▶ Supplied records:
################

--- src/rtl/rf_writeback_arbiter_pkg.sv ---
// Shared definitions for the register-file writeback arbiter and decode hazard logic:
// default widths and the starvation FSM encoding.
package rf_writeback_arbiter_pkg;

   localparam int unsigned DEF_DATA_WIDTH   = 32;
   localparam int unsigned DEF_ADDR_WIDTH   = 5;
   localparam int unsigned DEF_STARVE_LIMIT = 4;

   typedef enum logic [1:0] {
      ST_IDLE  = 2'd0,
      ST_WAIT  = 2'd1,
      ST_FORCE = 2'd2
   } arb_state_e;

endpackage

################

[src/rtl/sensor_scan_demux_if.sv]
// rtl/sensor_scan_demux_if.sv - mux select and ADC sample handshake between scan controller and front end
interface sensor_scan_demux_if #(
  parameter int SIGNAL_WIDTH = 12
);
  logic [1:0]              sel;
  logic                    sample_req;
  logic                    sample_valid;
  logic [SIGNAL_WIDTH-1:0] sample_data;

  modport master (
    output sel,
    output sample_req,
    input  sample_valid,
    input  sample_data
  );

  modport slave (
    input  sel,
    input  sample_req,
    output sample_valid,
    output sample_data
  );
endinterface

################

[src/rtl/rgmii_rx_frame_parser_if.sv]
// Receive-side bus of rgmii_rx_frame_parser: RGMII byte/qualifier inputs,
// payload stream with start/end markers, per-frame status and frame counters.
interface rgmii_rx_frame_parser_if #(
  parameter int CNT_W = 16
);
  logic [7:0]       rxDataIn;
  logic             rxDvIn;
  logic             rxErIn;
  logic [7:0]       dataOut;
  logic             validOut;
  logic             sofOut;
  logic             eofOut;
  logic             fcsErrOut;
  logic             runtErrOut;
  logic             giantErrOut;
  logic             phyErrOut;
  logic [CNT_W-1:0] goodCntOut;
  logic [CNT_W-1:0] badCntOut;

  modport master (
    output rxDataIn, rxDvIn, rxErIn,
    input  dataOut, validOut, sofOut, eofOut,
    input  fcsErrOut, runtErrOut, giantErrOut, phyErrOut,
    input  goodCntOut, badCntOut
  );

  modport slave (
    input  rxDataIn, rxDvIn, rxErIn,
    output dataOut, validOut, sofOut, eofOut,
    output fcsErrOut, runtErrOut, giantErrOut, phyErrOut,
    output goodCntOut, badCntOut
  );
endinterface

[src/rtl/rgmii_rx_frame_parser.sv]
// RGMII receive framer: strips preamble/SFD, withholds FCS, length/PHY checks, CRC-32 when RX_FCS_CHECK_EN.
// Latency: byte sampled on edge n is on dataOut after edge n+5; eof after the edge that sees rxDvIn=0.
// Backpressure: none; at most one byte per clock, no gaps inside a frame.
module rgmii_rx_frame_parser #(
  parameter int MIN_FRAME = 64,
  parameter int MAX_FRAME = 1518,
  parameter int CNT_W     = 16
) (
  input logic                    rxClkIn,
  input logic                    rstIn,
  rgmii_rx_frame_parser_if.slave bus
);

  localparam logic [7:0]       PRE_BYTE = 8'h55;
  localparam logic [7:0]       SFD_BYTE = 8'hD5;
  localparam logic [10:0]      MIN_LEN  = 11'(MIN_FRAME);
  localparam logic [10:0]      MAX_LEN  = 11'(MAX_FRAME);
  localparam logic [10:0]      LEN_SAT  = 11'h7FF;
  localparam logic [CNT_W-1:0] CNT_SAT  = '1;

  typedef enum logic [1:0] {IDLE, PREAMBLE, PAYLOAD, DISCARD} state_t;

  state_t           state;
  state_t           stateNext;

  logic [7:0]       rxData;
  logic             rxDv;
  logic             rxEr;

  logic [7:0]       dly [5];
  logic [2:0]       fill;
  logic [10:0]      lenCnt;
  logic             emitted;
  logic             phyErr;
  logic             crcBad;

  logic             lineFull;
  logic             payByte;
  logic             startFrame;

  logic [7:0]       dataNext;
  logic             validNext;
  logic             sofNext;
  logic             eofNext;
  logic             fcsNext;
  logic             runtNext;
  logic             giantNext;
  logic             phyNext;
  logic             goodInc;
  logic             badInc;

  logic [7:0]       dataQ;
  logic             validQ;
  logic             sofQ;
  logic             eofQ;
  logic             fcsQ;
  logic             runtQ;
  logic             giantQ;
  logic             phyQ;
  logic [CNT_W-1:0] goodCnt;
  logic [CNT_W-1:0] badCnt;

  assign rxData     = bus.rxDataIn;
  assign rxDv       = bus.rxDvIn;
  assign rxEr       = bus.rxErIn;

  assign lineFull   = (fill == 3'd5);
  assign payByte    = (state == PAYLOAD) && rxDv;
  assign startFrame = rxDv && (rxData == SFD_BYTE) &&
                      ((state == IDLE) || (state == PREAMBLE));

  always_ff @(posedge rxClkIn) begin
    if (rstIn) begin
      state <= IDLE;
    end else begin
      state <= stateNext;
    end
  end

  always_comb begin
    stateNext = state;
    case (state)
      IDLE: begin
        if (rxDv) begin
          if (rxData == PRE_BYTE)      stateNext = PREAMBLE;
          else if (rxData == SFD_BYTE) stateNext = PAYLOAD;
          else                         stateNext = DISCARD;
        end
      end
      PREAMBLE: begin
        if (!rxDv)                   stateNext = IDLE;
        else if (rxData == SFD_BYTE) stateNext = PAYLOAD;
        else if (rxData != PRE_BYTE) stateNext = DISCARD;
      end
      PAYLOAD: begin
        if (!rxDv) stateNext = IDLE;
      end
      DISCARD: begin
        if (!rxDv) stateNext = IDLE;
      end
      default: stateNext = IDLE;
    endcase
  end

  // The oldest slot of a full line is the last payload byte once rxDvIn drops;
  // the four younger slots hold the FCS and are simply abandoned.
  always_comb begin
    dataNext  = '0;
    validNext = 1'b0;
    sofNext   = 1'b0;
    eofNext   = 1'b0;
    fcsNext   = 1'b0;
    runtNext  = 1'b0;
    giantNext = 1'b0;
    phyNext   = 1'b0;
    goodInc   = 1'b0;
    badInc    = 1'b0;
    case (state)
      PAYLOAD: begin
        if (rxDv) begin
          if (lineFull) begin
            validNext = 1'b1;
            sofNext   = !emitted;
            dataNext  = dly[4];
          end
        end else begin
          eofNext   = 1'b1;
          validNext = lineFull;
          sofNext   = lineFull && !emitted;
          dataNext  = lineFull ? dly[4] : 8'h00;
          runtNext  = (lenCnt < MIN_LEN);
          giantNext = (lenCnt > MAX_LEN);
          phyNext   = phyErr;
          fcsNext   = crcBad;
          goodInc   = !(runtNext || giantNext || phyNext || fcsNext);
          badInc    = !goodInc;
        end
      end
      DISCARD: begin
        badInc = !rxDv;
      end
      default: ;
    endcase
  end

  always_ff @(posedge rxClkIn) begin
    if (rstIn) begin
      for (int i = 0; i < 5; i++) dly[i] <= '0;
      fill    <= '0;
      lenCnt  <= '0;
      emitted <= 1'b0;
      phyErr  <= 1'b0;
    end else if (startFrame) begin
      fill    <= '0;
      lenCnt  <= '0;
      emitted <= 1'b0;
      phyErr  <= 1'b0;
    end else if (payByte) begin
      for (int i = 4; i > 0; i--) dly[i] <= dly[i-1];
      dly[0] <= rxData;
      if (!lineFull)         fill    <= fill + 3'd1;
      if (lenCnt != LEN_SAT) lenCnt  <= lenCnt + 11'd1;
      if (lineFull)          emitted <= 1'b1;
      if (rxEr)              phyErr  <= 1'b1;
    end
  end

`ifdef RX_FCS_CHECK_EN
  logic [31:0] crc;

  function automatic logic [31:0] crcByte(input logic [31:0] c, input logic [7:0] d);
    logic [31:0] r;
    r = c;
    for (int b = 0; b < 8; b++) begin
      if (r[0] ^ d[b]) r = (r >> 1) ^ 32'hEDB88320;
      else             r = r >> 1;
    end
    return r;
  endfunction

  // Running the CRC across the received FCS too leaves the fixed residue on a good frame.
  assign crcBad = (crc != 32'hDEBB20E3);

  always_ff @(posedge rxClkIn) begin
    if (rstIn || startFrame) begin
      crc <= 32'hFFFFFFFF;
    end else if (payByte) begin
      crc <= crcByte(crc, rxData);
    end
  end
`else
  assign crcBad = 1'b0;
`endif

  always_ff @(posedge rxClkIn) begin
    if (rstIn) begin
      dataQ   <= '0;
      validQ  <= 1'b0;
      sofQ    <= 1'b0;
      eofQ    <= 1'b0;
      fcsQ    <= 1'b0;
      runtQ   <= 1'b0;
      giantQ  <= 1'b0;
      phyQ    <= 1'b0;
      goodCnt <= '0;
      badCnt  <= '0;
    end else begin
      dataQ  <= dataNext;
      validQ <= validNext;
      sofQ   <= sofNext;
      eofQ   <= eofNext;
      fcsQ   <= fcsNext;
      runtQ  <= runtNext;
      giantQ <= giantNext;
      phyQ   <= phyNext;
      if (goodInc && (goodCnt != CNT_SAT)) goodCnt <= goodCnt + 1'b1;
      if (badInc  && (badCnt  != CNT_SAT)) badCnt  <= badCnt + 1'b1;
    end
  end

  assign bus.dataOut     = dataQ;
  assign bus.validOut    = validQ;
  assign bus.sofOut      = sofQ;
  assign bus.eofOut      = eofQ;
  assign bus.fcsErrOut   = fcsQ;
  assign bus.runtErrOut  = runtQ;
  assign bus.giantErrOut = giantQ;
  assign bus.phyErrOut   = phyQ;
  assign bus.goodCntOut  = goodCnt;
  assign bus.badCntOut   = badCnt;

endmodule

################

▶ What is being asked: Using the word "startFrame" as the filter, copy each matching line from the material.

▶ Solution to the problem:
  logic             startFrame;
  assign startFrame = rxDv && (rxData == SFD_BYTE) &&
    end else if (startFrame) begin
    if (rstIn || startFrame) begin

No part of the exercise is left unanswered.